Still, that was iboga. And, sure, maybe I’d give ayuahasca and peyote a go now – that door had been opened: a door that I’d kept closed when given the opportunity to try both a couple of years before – but everything else felt somehow different to me. Weird, then, that I went from that place to necking nine tabs of LSD in just under eighteen months...
It starts with coming back to Leeds, and a two-pronged attack. Number one, I befriend these two students – squash buddies, initially – who have dabbled in a number of different substances. They’re pretty clean-living, switched-on guys. Very aware, very happy, in touch with their emotions and interested in the possibilities of spiritual realities and we really click. I like these guys. And though they go out and take ecstasy they still turn up for squash the next day and play a decent game and there doesn’t seem to be any comedown, any dependence, any of that darkness.
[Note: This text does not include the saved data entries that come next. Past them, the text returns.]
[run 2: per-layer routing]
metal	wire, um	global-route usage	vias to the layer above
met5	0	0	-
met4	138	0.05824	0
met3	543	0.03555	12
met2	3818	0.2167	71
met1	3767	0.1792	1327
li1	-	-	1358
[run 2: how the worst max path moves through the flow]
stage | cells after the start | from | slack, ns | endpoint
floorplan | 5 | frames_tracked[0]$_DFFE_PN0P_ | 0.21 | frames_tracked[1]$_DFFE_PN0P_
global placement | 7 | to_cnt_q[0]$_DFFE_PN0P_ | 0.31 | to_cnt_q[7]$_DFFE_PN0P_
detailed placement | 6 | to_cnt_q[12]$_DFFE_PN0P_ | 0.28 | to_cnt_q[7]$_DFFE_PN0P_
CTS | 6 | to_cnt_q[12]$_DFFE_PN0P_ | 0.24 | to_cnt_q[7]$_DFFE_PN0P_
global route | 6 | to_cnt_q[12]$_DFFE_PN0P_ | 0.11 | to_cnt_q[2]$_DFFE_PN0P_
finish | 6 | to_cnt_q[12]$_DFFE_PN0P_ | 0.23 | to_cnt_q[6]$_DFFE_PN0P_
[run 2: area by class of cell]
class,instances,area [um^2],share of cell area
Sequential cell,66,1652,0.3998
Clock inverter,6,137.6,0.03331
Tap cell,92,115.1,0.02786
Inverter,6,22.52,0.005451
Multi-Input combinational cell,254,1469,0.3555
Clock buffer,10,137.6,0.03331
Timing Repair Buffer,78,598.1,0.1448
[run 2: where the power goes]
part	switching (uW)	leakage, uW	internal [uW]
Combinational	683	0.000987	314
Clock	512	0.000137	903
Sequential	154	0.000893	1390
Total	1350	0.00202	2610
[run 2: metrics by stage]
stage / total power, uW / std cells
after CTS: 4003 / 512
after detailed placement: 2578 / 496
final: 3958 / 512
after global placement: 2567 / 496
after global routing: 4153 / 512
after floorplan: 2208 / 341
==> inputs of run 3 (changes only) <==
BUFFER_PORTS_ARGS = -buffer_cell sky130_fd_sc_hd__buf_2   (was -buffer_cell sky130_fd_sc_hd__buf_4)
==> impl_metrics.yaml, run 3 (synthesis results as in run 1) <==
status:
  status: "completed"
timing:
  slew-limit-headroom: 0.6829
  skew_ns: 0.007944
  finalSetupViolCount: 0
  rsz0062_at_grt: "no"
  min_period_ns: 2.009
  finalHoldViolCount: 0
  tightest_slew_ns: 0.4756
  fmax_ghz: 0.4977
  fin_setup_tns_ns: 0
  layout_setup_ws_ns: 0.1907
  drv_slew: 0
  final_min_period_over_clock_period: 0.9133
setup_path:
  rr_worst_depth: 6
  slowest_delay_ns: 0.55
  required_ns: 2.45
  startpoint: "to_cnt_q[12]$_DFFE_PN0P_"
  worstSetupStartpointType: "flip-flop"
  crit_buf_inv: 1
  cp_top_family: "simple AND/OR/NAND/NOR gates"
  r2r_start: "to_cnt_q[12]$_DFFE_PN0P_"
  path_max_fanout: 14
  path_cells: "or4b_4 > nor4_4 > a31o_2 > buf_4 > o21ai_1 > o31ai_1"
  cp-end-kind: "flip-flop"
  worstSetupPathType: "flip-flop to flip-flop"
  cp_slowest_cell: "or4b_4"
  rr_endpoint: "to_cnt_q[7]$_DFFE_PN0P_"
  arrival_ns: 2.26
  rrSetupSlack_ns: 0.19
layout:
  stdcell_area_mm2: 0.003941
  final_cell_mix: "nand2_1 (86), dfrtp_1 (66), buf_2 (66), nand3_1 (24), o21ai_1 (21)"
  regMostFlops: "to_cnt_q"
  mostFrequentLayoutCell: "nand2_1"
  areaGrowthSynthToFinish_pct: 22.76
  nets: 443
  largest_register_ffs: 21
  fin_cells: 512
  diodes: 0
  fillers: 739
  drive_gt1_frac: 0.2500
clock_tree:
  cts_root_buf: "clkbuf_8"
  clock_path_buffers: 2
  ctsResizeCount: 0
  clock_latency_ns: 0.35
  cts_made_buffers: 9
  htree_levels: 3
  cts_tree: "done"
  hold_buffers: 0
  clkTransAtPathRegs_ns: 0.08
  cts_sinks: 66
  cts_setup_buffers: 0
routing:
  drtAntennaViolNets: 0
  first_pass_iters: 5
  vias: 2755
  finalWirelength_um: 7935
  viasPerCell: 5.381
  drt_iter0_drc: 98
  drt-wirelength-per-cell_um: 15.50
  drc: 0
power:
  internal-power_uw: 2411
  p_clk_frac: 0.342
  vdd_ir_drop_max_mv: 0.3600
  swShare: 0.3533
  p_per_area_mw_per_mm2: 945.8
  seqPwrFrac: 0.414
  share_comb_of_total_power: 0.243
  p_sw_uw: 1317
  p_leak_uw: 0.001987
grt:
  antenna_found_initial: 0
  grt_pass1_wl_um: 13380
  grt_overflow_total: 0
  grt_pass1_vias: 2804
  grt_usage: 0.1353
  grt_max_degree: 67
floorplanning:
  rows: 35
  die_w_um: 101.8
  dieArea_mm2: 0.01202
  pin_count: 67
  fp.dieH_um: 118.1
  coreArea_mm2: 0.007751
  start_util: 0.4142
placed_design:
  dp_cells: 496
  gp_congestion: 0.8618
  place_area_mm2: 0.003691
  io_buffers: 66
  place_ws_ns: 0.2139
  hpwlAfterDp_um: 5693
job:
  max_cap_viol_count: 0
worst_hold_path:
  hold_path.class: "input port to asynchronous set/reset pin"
They’re doing it sensibly. They’re not trying to run away from anything. And we talk about these things a lot.
Number two, I get all obsessed with the Beatniks, and read tons of books, and then move on from there into the early hippy days and in particular Ken Kesey and his Merry Pranksters. And, of course, LSD is a big part of their trip, and really, perhaps, the prime driving force behind the whole hippy movement. I read the Electric Kool-Aid Acid Test again and start to wonder. And then I watch the movie Magic Trip and it really fires my imagination.
There’s a scene in there where they’re off by a lake in Canada, I think, and one of the women narrators is talking about them taking this drug called IT-290, “even better than acid, very calm.” Kesey calls it, “the Rolls-Royce of psychedelics. Well that piqued my interest: I’d never heard of IT-290. Some months later I googled it and found that, wowie zowie, it was a legal substance you could still buy online. These days they call it AMT. And then I looked into it further – mainly reading Erowid reports – and I figured it must be something different. People were describing horror trips – hospitalisations – freak outs: AMT didn’t sound like IT-290 at all. Disappointing.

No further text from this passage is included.